薛妄柳应了一声,冲着徐吉庆抬了抬下巴,叫他去开门。
年青简第一眼看到徐吉庆还愣了一下,但随即看到薛妄柳脸上又挂起了一个笑,温声说:“有些话想同雪柳师妹说,不知道师妹如今可方便?”
薛妄柳笑着点头:“自然是方便的。”
他伸手拍了拍旁边的丁红,对着门边的徐吉庆道:“你们先出去逛逛,顺便看看笑月在做什么,问她给明夜的信写完了没有。”
待到丁红和徐吉庆都出去,年青简才在矮桌边坐下,看着薛妄柳轻声说:“我是来向师妹辞行的。”
“师兄要回书馆了吗?”薛妄柳心头一跳,那徐吉庆不是马上就要开学了。
年青简点头:“如今看见师妹没事,我也能安心回书馆去。四位长老的年纪大了,精力有限,大多杂事还在等我来处理,书馆正好也翻新修整一番。”
“年师兄还是要注意身体。”薛妄柳见他面容比以前更憔悴了些,叹息一声道:“此番事情师兄千万不要自责,就算那日师兄没有前往,了了尊者和我同玉光青天之间,迟早也有一战。”
“书馆弟子死伤良多,我总有责任,师妹不必安慰我。”年青简歉意笑了笑,“从前年少时候许多事情迁怒师妹,实在是我的不对,是我的错,还请师妹能够原谅一二。”

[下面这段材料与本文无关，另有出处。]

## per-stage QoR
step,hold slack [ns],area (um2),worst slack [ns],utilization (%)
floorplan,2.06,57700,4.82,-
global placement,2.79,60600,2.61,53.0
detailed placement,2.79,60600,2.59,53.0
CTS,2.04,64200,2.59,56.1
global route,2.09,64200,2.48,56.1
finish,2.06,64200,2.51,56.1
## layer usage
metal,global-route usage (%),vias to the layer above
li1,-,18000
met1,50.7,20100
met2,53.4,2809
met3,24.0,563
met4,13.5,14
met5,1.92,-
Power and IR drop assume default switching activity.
`config.mk`:
```
export PLATFORM = sky130hd
export DESIGN_NAME = fsm
export DESIGN_NICKNAME = fsm
export VERILOG_FILES = /design/flow/design.v
export SDC_FILE = /design/flow/constraint.sdc
export NUM_CORES = 4
export LEC_CHECK = 1
export CORE_UTILIZATION = 30
```
`constraint.sdc`:
```
current_design fsm

set clk_period 2.4
set clk_io_pct 0.2

create_clock -name clk0 -period $clk_period [get_ports {clk}]

set non_clock_inputs [all_inputs -no_clocks]
set_input_delay [expr $clk_period * $clk_io_pct] -clock clk0 $non_clock_inputs
set_output_delay [expr $clk_period * $clk_io_pct] -clock clk0 [all_outputs]
```
`design.v`:
```
`timescale 1ns / 1ps
module fsm(
input clk, s1, s2, s3, s4, s5, reset, p, d, g,  
output reg sw1, sw2, sw3, ta0, ta1, tb0, tb1,
output reg [3:0] anodos,
output reg [6:0] led
);
parameter frecuencia = 1000000;
parameter freq_out = 5000;
parameter max_count = frecuencia/(2 * freq_out);
reg [3:0] estado;
reg [10:0] count;
reg clk_out;
reg [1:0] sel;
initial begin
	count = 0;
	clk_out = 0;
	sel = 0;
	estado = 0;
	led = 0;
	anodos = 0;
end
parameter e0=0, e1=1, e2=2, e3=3, e4=4, e5=5, e6=6, e7=7, e8=8, e9=9, e10=10, e11=11;
always @ (estado)
     begin
          case (estado)
               e0:
                  {sw1, sw2, sw3, ta0, ta1, tb0, tb1} = 7'b1100000;
               e1:
                  {sw1, sw2, sw3, ta0, ta1, tb0, tb1} = 7'b1100010;
               e2:
                  {sw1, sw2, sw3, ta0, ta1, tb0, tb1} = 7'b0001010;
               e3:
                  {sw1, sw2, sw3, ta0, ta1, tb0, tb1} = 7'b0001000;
               e4:
                  {sw1, sw2, sw3, ta0, ta1, tb0, tb1} = 7'b1101010;
               e5:
                  {sw1, sw2, sw3, ta0, ta1, tb0, tb1} = 7'b1110100;
               e6:
                  {sw1, sw2, sw3, ta0, ta1, tb0, tb1} = 7'b1110001;
               e7:
                  {sw1, sw2, sw3, ta0, ta1, tb0, tb1} = 7'b1111000;
               e8:
                  {sw1, sw2, sw3, ta0, ta1, tb0, tb1} = 7'b1100101;
               e9:
                  {sw1, sw2, sw3, ta0, ta1, tb0, tb1} = 7'b1100100;
               e10:
                  {sw1, sw2, sw3, ta0, ta1, tb0, tb1} = 7'b0000100;
               e11:
                  {sw1, sw2, sw3, ta0, ta1, tb0, tb1} = 7'b1100001;
					default:
						{sw1, sw2, sw3, ta0, ta1, tb0, tb1} = 7'b1100000;
          endcase
     end
always @(posedge clk, negedge reset)
begin
	if (reset == 0)
		estado <= e0;
	else
	begin
		case (estado)
		e0:
			if (d == 0 && p == 1)  
				estado <= e1;
			else if (d == 1 && p == 1 && g == 0)  
				estado <= e8;
			else if (d == 1 && p == 1 && g == 1)  
				estado <= e5;
			else
				estado <= e0;
		e1:
			if (s3 == 1 && p == 1)
				estado <= e2;
			else if (s2 == 1 && p == 1)
				estado <= e3;
			else if (s2 == 1 && p == 0)
				estado <= e0;
			else
				estado <= e1;
		e2:
			if (s2 == 1)
				estado <= e3;
			else
				estado <= e2;
		e3:
			if (s4 == 1)
				estado <= e4;
			else
				estado <= e3;
		e4:
			if (s1 == 1)
				estado <= e1;
			else
				estado <= e4;
		e5:
			if (s5 == 1)
				estado <= e6;
			else
				estado <= e5;
		e6:
			if (g == 0 && s2 == 1)
				estado <= e7;
			else
				estado <= e6;  
		e7:
			if (s1 == 1 && d == 0 && p == 1)
				estado <= e1;
			else if (s1 == 1 && p == 0)
				estado <= e0;
			else if (s1 == 1 && d == 1 && p == 1)
				estado <= e8;
			else
				estado <= e7;
		e8:
			if (s3 == 1)
				estado <= e9;
			else
				estado <= e8;
		e9:
			if (s4 == 1)
				estado <= e10;
			else
				estado <= e9;
		e10:
			if (s1 == 1)
				estado <= e11;
			else
				estado <= e10;
		e11:
			if (s2 == 1 && p == 1)
				estado <= e8;
			else if (s2 == 1 && p == 0)
				estado <= e0;
			else
				estado <= e11;
		endcase
		end
end
always @ (posedge clk)  
begin
	if (count == max_count)
		begin
			clk_out = ~clk_out;
			count = 0;
		end
		else
			count = count + 1;
end
always @ (posedge clk_out)  
begin
	if (sel == 1)
		sel <= 0;
	else
		sel <= sel + 1;
end
always @(posedge clk_out)  
	case (sel)
		2'b00 : anodos <= 4'b1110;
		2'b01 : anodos <= 4'b1101;
	endcase
always @(*)
	begin
		case({estado, sel})
		6'b0000_00: led <= 7'b1001111;  
		6'b0000_01: led <= 7'b0010010;  
		6'b0001_00: led <= 7'b1001111;  
		6'b0001_01: led <= 7'b1100000;  
		6'b0010_00: led <= 7'b0001000;  
		6'b0010_01: led <= 7'b1100000;  
		6'b0011_00: led <= 7'b0001000;  
		6'b0011_01: led <= 7'b0010010;  
		6'b0100_00: led <= 7'b0001000;  
		6'b0100_01: led <= 7'b1100000;  
		6'b0101_00: led <= 7'b0001000;  
		6'b0101_01: led <= 7'b0010010;  
		6'b0110_00: led <= 7'b0100100;  
		6'b0110_01: led <= 7'b1100000;  
		6'b0111_00: led <= 7'b0001000;  
		6'b0111_01: led <= 7'b0010010;  
		6'b1000_00: led <= 7'b0001000;  
		6'b1000_01: led <= 7'b1100000;  
		6'b1001_00: led <= 7'b0001000;  
		6'b1001_01: led <= 7'b0000110;  
		6'b1010_00: led <= 7'b0001000;  
		6'b1010_01: led <= 7'b0000110;  
		6'b1011_00: led <= 7'b1001111;  
		6'b1011_01: led <= 7'b1100000;  
		default: led <= 7'b1111111;
	endcase 
	end 
endmodule 
```
`run.sh`:
```
#!/bin/bash
# OpenROAD 26Q1-2900-gdf79404cd8, Yosys 0.63+post, stock flow scripts
make -C /OpenROAD-flow-scripts/flow DESIGN_CONFIG=/design/flow/config.mk WORK_HOME=/design/flow/orfs finish
```
==> impl_metrics.ini <==
; synthesis and place-and-route metrics
[timing]
setup_violations = 0
untimed_endpoints = 11
fin_crit_sh_pct = 97.28
fin_worst_skew_ns = 0.001162
unclocked_pins = 5
finalMaxSlewViolations = 0
whs_ns = 0.4418
max_freq_mhz = 428.3
rsz0062_at_grt = true
hold_viol_final = 0
fin_crit_ns = 2.335
setup_tns_ns = 0

[critical_path]
worstPathMaxFanout = 5
rr_worst_depth = 8
reg2reg_slack_ns = 0.45
end_kind = output port
cp_cell_sequence = inv_2, buf_4, mux2_2, a22o_1, a221oi_2, dlygate4sd2_1
slowest_delay_ns = 0.45
cp.required_ns = 1.92
critical-path-slowest-cell = dfrtp_2
r2r-start = estado[1]$_DFFE_PN0P_
arrival_ns = 1.85
setup.worst_path.class = reg2out
startpoint_type = flop
r2r-end = estado[3]$_DFFE_PN0P_

[logic_synthesis]
ys_chip_area_sq_um = 1635
synth_cell_types = 51
avgSynthCellArea_sq_um = 8.096
top_cells_by_area = dfxtp_1 16%, ha_1 9.9%, edfxtp_1 7.3%, dfrtp_1 6.1%, o21ai_0 4.9%
synth-async-reset-ratio_pct = 19.05
synth_top_area_share_pct = 15.91
yosysTopAreaCell = dfxtp_1
ys_warn_count = 1
flop_cell = dfxtp_1
synth-edff-count = 4
yosys_cells = 202
postSynthCellCount = 202
synth_area_sq_um = 1635
synth_top_cell_by_count = nand2_1
synth_seq_share_pct = 29.38
netlist_top_cells_count = 20 x nand2_1, 16 x nor2_1, 16 x o21ai_0
ys.flops = 21

[floorplan]
die_h_um = 75.83
num_io_pins = 28
rows = 26
die_x_um = 75.83
fp-utilization_pct = 31.62
coreArea_sq_um = 5172
die_area_sq_um = 5750

[route]
drc = 0
via_count = 1507
antenna-diode-count = 0
initialDrtViolationCount = 48
drtPass1Iterations = 4
routed_via_density = 4.877
postRouteWirelength_um = 3670
wire_per_inst_um = 11.88
ant_nets = 0

[placed_design]
io_buffers = 27
gp_congestion = 0.9128
dp_cells = 300
dpl.hpwl_um = 2759

[job]
warnings = 36
max_cap_violations = 0

[global_routing]
antenna_found_initial = 0
grt_max_degree = 13
grt.total_usage_pct = 13.53
grt_pass1_vias = 1331
grt_pass1_wl_um = 6003
grt_remaining_overflow = 0

[clock_network]
worstSkewPairLatency_ns = 0.24
cts_buffer_depth = 2
clk_pin_slew_worst_paths_ns = 0.06
h-tree-depth = 1
numCtsBuffers = 3
clock-root-buffer = clkbuf_8
cts_tree = yes
hold_buffers = 0

[finish]
nFillCells = 499
area.growth.synth_to_final_pct = 33.67
final_core_util_pct = 42.26
final_cell_count_no_fill = 309
drive_gt1_share_pct = 18.41

[power_and_ir_drop]
cellPowerDensity_nw_per_um2 = 1119
ir_drop_mv = 0.4127
leakagePower_nw = 0.8785
total_power_mw = 2.445

[worst_hold_path]
worst_hold_path_type = in2async

[run_status]
status = finished, final reports clean
==> area by class of cell <==
type / instances / area (sq um) / share of cell area (%)
multi-input cells: 157 / 1097 / 50.20
flip-flops and latches: 21 / 484.2 / 22.15
well taps: 70 / 87.58 / 4.007
clock buffers: 4 / 55.05 / 2.519
repair buffers: 46 / 420.4 / 19.23
inverters: 11 / 41.29 / 1.889
==> kinds of logic (layout without fill, tap and decap cells) <==
| kind of cell | count (synthesis) | after routing | synth area share (%) |
|---|---|---|---|
| flops | 21 | 21 | 29.38 |
| other cells | 1 | 1 | 0.2293 |
| xor+xnor | 11 | 11 | 5.892 |
| simple gates | 74 | 74 | 22.49 |
| mux | 4 | 4 | 2.678 |
| buf+inv | 24 | 61 | 6.656 |
| compound gates | 54 | 54 | 22.73 |
| fa+ha+maj | 13 | 13 | 9.947 |
==> sequential cells by signal (all words and copies together) (netlist names) <==
register	flops
count	11
estado	4
anodos	3
sel	2
clk_out	1
==> layer usage <==
layer	vias up	wire length [um]	GRT usage, %
met5	-	0	0
met4	0	0	0.6173
met3	0	99	1.877
met2	30	1612	21.04
met1	685	1958	21.40
li1	792	-	-
==> worst max path at each step <==
stage	startpoint	end	slack (ns)	cells after the start
final	estado[0]$_DFFE_PN0P_	led[4]	0.07	6
after global routing	estado[0]$_DFFE_PN0P_	led[2]	-0.04	7
after CTS	estado[0]$_DFFE_PN0P_	led[5]	0.004	6
==> power by group <==
group	switching (mW)	total (mW)	internal [mW]
sequential	0.0790	0.392	0.313
clock	0.0859	0.231	0.145
combinational	0.810	1.82	1.01
total	0.975	2.45	1.47
==> cell usage in the layout (no fill, tap or decap), types with 8 or more instances in the layout <==
cell type        count
buf_4               18
clkdlybuf4s50_1     24
xnor2_1              8
ha_1                 9
nor2_1              16
a21oi_1              9
o21ai_0             14
inv_1                9
dfxtp_1             13
nand2_1             20
## design/flow/config.mk

```make
export PLATFORM = sky130hd
export DESIGN_NAME = counter
export DESIGN_NICKNAME = counter
export VERILOG_FILES = /design/flow/design.v
export SDC_FILE = /design/flow/constraint.sdc
export NUM_CORES = 4
export LEC_CHECK = 1
export CORE_AREA = 10 10 114 114
export DIE_AREA = 0 0 124 124
```

## design/flow/constraint.sdc

```tcl
current_design counter

set clk_period 6.7
set clk_io_pct 0.2

create_clock -name clk0 -period $clk_period [get_ports {clk}]

set non_clock_inputs [all_inputs -no_clocks]
set_input_delay [expr $clk_period * $clk_io_pct] -clock clk0 $non_clock_inputs
set_output_delay [expr $clk_period * $clk_io_pct] -clock clk0 [all_outputs]
```

## design/flow/design.v

```verilog
module ClkDiv(
    input clk,
    output clkout
    );
    reg clkout = 0;
    integer count = 0;
    always @ (posedge clk)
    begin
        count = count + 1;
        if (count == 99999999)
        begin
            clkout = ~clkout;
            count = 0;
        end
    end
endmodule
module counter(
    input clk,
    input rst,
    output reg [3:0] count
    );
    wire clkout;
    ClkDiv FD(clk, clkout); 
    always @ (posedge clkout, negedge rst)
    begin
        if (!rst)
            count <= 0;
        else
            count <= count + 1;
    end
endmodule
```
module UpDownCounter(
    input ctrl, 
    input clk,
    input rst,
    output reg [4:0] count
    );
    wire clkout;
    ClkDiv FD(clk, clkout); 
    always @ (posedge clkout, negedge rst)
    begin
        if (!rst)
            count <= 0;
        else if (ctrl)
            count <= count + 1;
        else
            count <= count - 1;
    end
endmodule
==> ./run.sh <==
#!/bin/bash
# OpenROAD 26Q1-2900-gdf79404cd8, Yosys 0.63+post, stock flow scripts
make -C /OpenROAD-flow-scripts/flow DESIGN_CONFIG=/design/flow/config.mk WORK_HOME=/design/flow/orfs finish
==> ./config.mk <==
export PLATFORM = sky130hd
export DESIGN_NAME = UpDownCounter
export DESIGN_NICKNAME = UpDownCounter
export VERILOG_FILES = /design/flow/design.v
export SDC_FILE = /design/flow/constraint.sdc
export NUM_CORES = 4
export LEC_CHECK = 1
export CORE_AREA = 10 10 107 107
export DIE_AREA = 0 0 117 117
==> ./constraint.sdc <==
current_design UpDownCounter

set clk_period 7.4
set clk_io_pct 0.2

create_clock -name clk0 -period $clk_period [get_ports {clk}]

set non_clock_inputs [all_inputs -no_clocks]
set_input_delay [expr $clk_period * $clk_io_pct] -clock clk0 $non_clock_inputs
set_output_delay [expr $clk_period * $clk_io_pct] -clock clk0 [all_outputs]
### design/flow/config.mk
export PLATFORM = sky130hd
export DESIGN_NAME = RippleAdder
export DESIGN_NICKNAME = RippleAdder
export VERILOG_FILES = /design/flow/design.v
export SDC_FILE = /design/flow/constraint.sdc
export NUM_CORES = 4
export LEC_CHECK = 1
export CORE_AREA = 10 10 70 70
export DIE_AREA = 0 0 80 80
### design/flow/constraint.sdc
current_design RippleAdder

set clk_period 3.8
set clk_io_pct 0.2

create_clock -name clk0 -period $clk_period

set non_clock_inputs [all_inputs -no_clocks]
set_input_delay [expr $clk_period * $clk_io_pct] -clock clk0 $non_clock_inputs
set_output_delay [expr $clk_period * $clk_io_pct] -clock clk0 [all_outputs]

薛妄柳笑着摇头:“有人长舌多嘴从中作梗,怪不得师兄。”
“但依旧是我不对。”年青简说着,突然看到薛妄柳身上穿着的华寒宗法衣,眼神有一瞬失焦。但随即又回神轻声道:“我与玉光是从小一起长大的情分,以前幼时启蒙,我身体不好总待在屋子里,等到他一来便背着我满山遍野跑。”
薛妄柳听见他吸了一口气,也不打断,只听着他继续道:“我原以为我会死在他前面,还曾想过留遗书一封叫他不要难过,没有想到后来竟然是我亲手为他扶灵……”

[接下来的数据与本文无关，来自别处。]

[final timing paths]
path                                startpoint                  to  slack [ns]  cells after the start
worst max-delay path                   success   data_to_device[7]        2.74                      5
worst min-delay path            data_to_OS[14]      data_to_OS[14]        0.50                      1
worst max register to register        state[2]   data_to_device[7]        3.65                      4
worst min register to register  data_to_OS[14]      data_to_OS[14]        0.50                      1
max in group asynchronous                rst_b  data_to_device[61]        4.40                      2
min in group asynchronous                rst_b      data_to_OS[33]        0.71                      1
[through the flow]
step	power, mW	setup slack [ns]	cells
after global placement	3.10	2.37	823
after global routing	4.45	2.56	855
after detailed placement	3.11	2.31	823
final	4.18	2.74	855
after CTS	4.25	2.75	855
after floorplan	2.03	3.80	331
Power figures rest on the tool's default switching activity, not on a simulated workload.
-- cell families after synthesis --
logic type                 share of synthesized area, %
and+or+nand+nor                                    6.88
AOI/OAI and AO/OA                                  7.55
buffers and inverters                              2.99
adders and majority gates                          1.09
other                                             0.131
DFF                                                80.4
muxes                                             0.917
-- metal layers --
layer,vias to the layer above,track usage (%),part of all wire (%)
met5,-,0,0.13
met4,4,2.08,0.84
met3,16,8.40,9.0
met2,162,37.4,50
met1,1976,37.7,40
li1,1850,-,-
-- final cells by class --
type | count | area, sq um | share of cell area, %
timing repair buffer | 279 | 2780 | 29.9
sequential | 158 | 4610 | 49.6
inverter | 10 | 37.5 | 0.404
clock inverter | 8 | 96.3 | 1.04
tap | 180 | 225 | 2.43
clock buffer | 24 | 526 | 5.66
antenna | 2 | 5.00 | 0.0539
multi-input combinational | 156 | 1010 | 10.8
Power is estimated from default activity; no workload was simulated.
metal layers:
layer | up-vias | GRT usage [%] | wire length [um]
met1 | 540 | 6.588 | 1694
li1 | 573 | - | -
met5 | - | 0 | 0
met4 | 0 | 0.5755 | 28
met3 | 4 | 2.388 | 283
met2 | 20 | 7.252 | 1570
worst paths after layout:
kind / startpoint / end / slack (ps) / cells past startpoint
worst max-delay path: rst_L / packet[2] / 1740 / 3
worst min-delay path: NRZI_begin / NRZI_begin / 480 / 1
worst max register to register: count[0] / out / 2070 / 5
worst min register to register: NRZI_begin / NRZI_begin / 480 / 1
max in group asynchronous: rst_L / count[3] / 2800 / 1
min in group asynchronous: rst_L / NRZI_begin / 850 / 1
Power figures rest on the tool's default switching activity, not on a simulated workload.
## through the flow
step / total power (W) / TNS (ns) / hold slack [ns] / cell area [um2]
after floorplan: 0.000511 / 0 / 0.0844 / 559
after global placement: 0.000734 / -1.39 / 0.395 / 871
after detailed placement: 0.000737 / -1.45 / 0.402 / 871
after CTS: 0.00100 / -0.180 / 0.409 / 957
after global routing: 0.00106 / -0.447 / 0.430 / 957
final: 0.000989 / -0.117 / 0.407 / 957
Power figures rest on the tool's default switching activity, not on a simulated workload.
<file path="flow/design.v">
`timescale 1ns / 1ps
module APB_controller(
input Hclk,
input Hresetn,
input [31:0] Haddr,
input [31:0] Hwdata,
input valid,
input [31:0] Haddr1,
input [31:0] Haddr2,
input [31:0] Hwdata1,
input [31:0] Hwdata2,
input Hwritereg,
input [2:0] tempselx,
input Hwrite,
input [31:0] Prdata,
output reg Hreadyout,
output reg Pwrite,
output reg Penable,
output reg [2:0] Pselx,
output reg [31:0] Pwdata,
output reg [31:0] Paddr
    );
    parameter ST_IDLE=3'b000,
              ST_WWAIT=3'b001,
              ST_WRITEP=3'b010,
              ST_WENABLEP=3'b011,
              ST_WRITE=3'b100,
              ST_WENABLE=3'B101,
              ST_RENABLE=3'b110,
              ST_READ=3'b111;
    reg [2:0] present_state,next_state;
    always @(posedge Hclk)begin
       if(!Hresetn)
         present_state <= ST_IDLE;
       else
         present_state <= next_state;
     end
    always @(*)begin
      case(present_state)
         ST_IDLE:begin 
                  if(valid && Hwrite)
                    next_state = ST_WWAIT;
                  else if(valid && ~Hwrite)
                    next_state = ST_READ;
                  else
                    next_state = ST_IDLE;
                  end  
         ST_WWAIT:begin 
                   if(valid)
                     next_state = ST_WRITEP;
                   else
                     next_state = ST_WRITE;
                  end   
         ST_WRITEP: begin
                     next_state = ST_WENABLEP;
                    end 
         ST_WRITE: begin
                   if(valid)
                     next_state = ST_WENABLEP;
                   else
                     next_state = ST_WENABLE;
                   end  
         ST_WENABLEP: begin
                       if(valid && Hwritereg)
                        next_state = ST_WRITEP;
                       else if(~valid && Hwritereg)
                        next_state = ST_WRITE;
                       else 
                        next_state = ST_READ; 
                      end    
         ST_WENABLE: begin 
                       if(~valid)
                        next_state = ST_IDLE;
                       else if(valid && Hwrite)
                        next_state = ST_WWAIT;
                       else
                        next_state = ST_READ;
                     end  
         ST_RENABLE: begin  
                       if(~valid)
                        next_state = ST_IDLE; 
                       else if(valid && Hwrite)
                        next_state = ST_WWAIT;
                       else
                        next_state = ST_READ;
                     end   
          ST_READ:begin    
                      next_state = ST_RENABLE;
                  end
          default: begin
                     next_state = ST_IDLE;
                   end              
     endcase
   end  
reg Penable_temp,Hreadyout_temp,Pwrite_temp;
reg [2:0] Pselx_temp;
reg [31:0] Paddr_temp, Pwdata_temp;
always @(*)
 begin:OUTPUT_COMBINATIONAL_LOGIC
   case(present_state)
	ST_IDLE: begin
			  if (valid && ~Hwrite) 
			   begin:IDLE_TO_READ
			        Paddr_temp=Haddr;
				    Pwrite_temp=Hwrite;
				    Pselx_temp=tempselx;
				    Penable_temp=0;
				    Hreadyout_temp=0;
			   end
			  else if (valid && Hwrite)
			   begin:IDLE_TO_WWAIT
			        Pselx_temp=0;
				    Penable_temp=0;
				    Hreadyout_temp=1;			   
			   end
			  else
               begin:IDLE_TO_IDLE
			         Pselx_temp=0;
				     Penable_temp=0;
				     Hreadyout_temp=1;	
			   end
		     end    
	ST_WWAIT:begin
	          if (~valid) 
			   begin:WAIT_TO_WRITE
			         Paddr_temp=Haddr1;
				     Pwrite_temp=1;
				     Pselx_temp=tempselx;
				     Penable_temp=0;
				     Pwdata_temp=Hwdata;
				     Hreadyout_temp=0;
			   end
			  else 
			   begin:WAIT_TO_WRITEP
			         Paddr_temp=Haddr1;
				     Pwrite_temp=1;
				     Pselx_temp=tempselx;
				     Pwdata_temp=Hwdata;
				     Penable_temp=0;
				     Hreadyout_temp=0;		   
			   end
		     end  
	ST_READ: begin:READ_TO_RENABLE
			       Penable_temp=1;
			       Hreadyout_temp=1;
		     end
	ST_WRITE:begin
              if (~valid) 
			   begin:WRITE_TO_WENABLE
				     Penable_temp=1;
				     Hreadyout_temp=1;
			   end
			  else 
			   begin:WRITE_TO_WENABLEP  
				     Penable_temp=1;
				     Hreadyout_temp=1;		   
			   end
		     end
	ST_WRITEP:begin:WRITEP_TO_WENABLEP
                    Penable_temp=1;
			        Hreadyout_temp=1;
		      end
	ST_RENABLE:begin
	            if (valid && ~Hwrite) 
				 begin:RENABLE_TO_READ
					   Paddr_temp=Haddr;
					   Pwrite_temp=Hwrite;
					   Pselx_temp=tempselx;
					   Penable_temp=0;
					   Hreadyout_temp=0;
				 end
			  else if (valid && Hwrite)
			    begin:RENABLE_TO_WWAIT
			          Pselx_temp=0;
				      Penable_temp=0;
				      Hreadyout_temp=1;			   
			    end
			  else
                begin:RENABLE_TO_IDLE
			          Pselx_temp=0;
				      Penable_temp=0;
				      Hreadyout_temp=1;	
			    end
		       end
	ST_WENABLEP:begin
                 if (~valid && Hwritereg) 
			      begin:WENABLEP_TO_WRITEP
			            Paddr_temp=Haddr2;
				        Pwrite_temp=Hwrite;
				        Pselx_temp=tempselx;
				        Penable_temp=0;
				        Pwdata_temp=Hwdata;
				        Hreadyout_temp=0;
				  end
			    else 
			     begin:WENABLEP_TO_WRITE_OR_READ  
			           Paddr_temp=Haddr2;
				       Pwrite_temp=Hwrite;
				       Pselx_temp=tempselx;
				       Pwdata_temp=Hwdata;
				       Penable_temp=0;
				       Hreadyout_temp=0;		   
			     end
		        end
	ST_WENABLE :begin
	             if (~valid && Hwritereg) 
			      begin:WENABLE_TO_IDLE
				        Pselx_temp=0;
				        Penable_temp=0;
				        Hreadyout_temp=0;
				  end
			    else 
			     begin:WENABLE_TO_WAIT_OR_READ  
				       Pselx_temp=0;
				       Penable_temp=0;
				       Hreadyout_temp=0;		   
			     end
		        end
 endcase
end
always @(posedge Hclk)
 begin
  if (~Hresetn)
   begin
    Paddr<=0;
	Pwrite<=0;
	Pselx<=0;
	Pwdata<=0;
	Penable<=0;
	Hreadyout<=0;
   end
  else
   begin
    Paddr<=Paddr_temp;
	Pwrite<=Pwrite_temp;
	Pselx<=Pselx_temp;
	Pwdata<=Pwdata_temp;
	Penable<=Penable_temp;
	Hreadyout<=Hreadyout_temp;
   end
  end
endmodule
</file>
<file path="flow/run.sh">
#!/bin/bash
# OpenROAD 26Q1-2900-gdf79404cd8, Yosys 0.63+post, stock flow scripts
make -C /OpenROAD-flow-scripts/flow DESIGN_CONFIG=/design/flow/config.mk WORK_HOME=/design/flow/orfs finish
</file>
`design.v`:
```
`timescale 1ns / 1ps
module AHB_SLAVE_INTERFACE(
input Hclk,
input Hresetn,
input Hwrite,
input Hreadyin,
input [1:0] Htrans,
input [31:0] Haddr,
input [31:0] Hwdata,
input [31:0] Prdata,
output [1:0] Hresp,
output [31:0] Hrdata,
output reg valid,
output reg [31:0] Haddr1,
output reg [31:0] Haddr2,
output reg [31:0] Hwdata1,
output reg [31:0] Hwdata2,
output reg Hwritereg,
output reg [2:0] tempselx
  );
  assign Hresp = 2'b00; 
  assign Hrdata = Prdata;
  always @(*)begin
    if(!Hresetn)
      valid = 1'b0;
    else if(Hreadyin && (Htrans==2'b11 || Htrans==2'b10) && (Haddr >= 32'h80000000 && Haddr < 32'h8c000000))
      valid = 1'b1;
    else 
      valid = 1'b0;
 end
  always @(*)begin
    if(Hresetn && Haddr >=32'h80000000 && Haddr < 32'h84000000)
      tempselx = 3'b001;
    else if(Hresetn && Haddr >=32'h84000000 && Haddr < 32'h88000000)
      tempselx = 3'b010;
    else if(Hresetn && Haddr >=32'h88000000 && Haddr < 32'h8c000000)
      tempselx = 3'b100;
    else tempselx = 3'b000;
 end  
  always @(posedge Hclk)begin
    if(!Hresetn)begin
       Haddr1 <= 32'b0;
       Haddr2 <= 32'b0;
     end
     else 
     begin
       Haddr1 <= Haddr;
       Haddr2 <= Haddr1;
     end
   end    
   always @(posedge Hclk)begin
    if(!Hresetn)begin
       Hwdata1 <= 32'b0;
       Hwdata2 <= 32'b0;
     end
     else 
     begin
       Hwdata1 <= Hwdata;
       Hwdata2 <= Hwdata1;
     end
   end  
    always @(*)begin
    if(!Hresetn)
      Hwritereg <= 1'b0;
    else 
      Hwritereg <= Hwrite;
 end                
endmodule
```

年青简微微低着头沉默了许久,才抬头看向薛妄柳问:“师妹,是你杀了他吗?”
“是我。”薛妄柳一脸平静,“我找不到不杀他的理由,年师兄可是怪我?”
年青简苦笑了一声,摇着头道:“我为何要怪你,玉光的下场都是他咎由自取,他活该。若是知道后来会发生这些事,我宁愿他当年是真的死了。”
“师兄不必勉强自己在我面前说这些。”薛妄柳缓声说:“他死前我问过他,对别人下手都算了,为何要在日月书馆做这些,要对师兄你动手。他说……”
“不必说了。”
年青简骤然打断薛妄柳的话,歉然一笑:“人都死了,何必再说这些呢。”
薛妄柳却道:“既然人都死了,听一听又何妨呢?”
“他说,若是此番事成,师兄你自然无忧。若是事情败露他身陨,师兄必定会因为从前同他的交情受到牵连。如今他这般拿日月书馆开刀利用师兄,旁人看来师兄便成了识人不清的受害者,自然没有人敢再来对日月书馆说些什么。”
薛妄柳抿嘴一笑:“我只是转述他的话,师兄若是不想知晓,那便听了就忘了吧。”
年青简沉默片刻问:“他的尸体呢?”
“青天自爆逃生的时候,同了心的身体一起炸碎了。”薛妄柳轻声道。
年青简的手一瞬握紧,但随即又松开,脸上露出一个笑来道:“这样也好,不然我还要再埋他一次,实在是麻烦。”
他缓缓起身,朝着薛妄柳弯腰行了一礼,看着他道:“此番事情,还是要多谢师妹。”
“年师兄不必如此。”
薛妄柳站起身送他到门口,年青简就转身叫他不必再送,他紧皱的眉头似乎松开了一些,只轻声道:“原本有件事还想问师妹,现在想来是不必问了。”
“是什么事?”薛妄柳一愣。
年青简沉默一会,才道:“前些日子,有人送来一箱法衣,说是给我的生辰贺礼也是赔礼,里面有件万寿衣,上面有几个字很像师妹的字迹。”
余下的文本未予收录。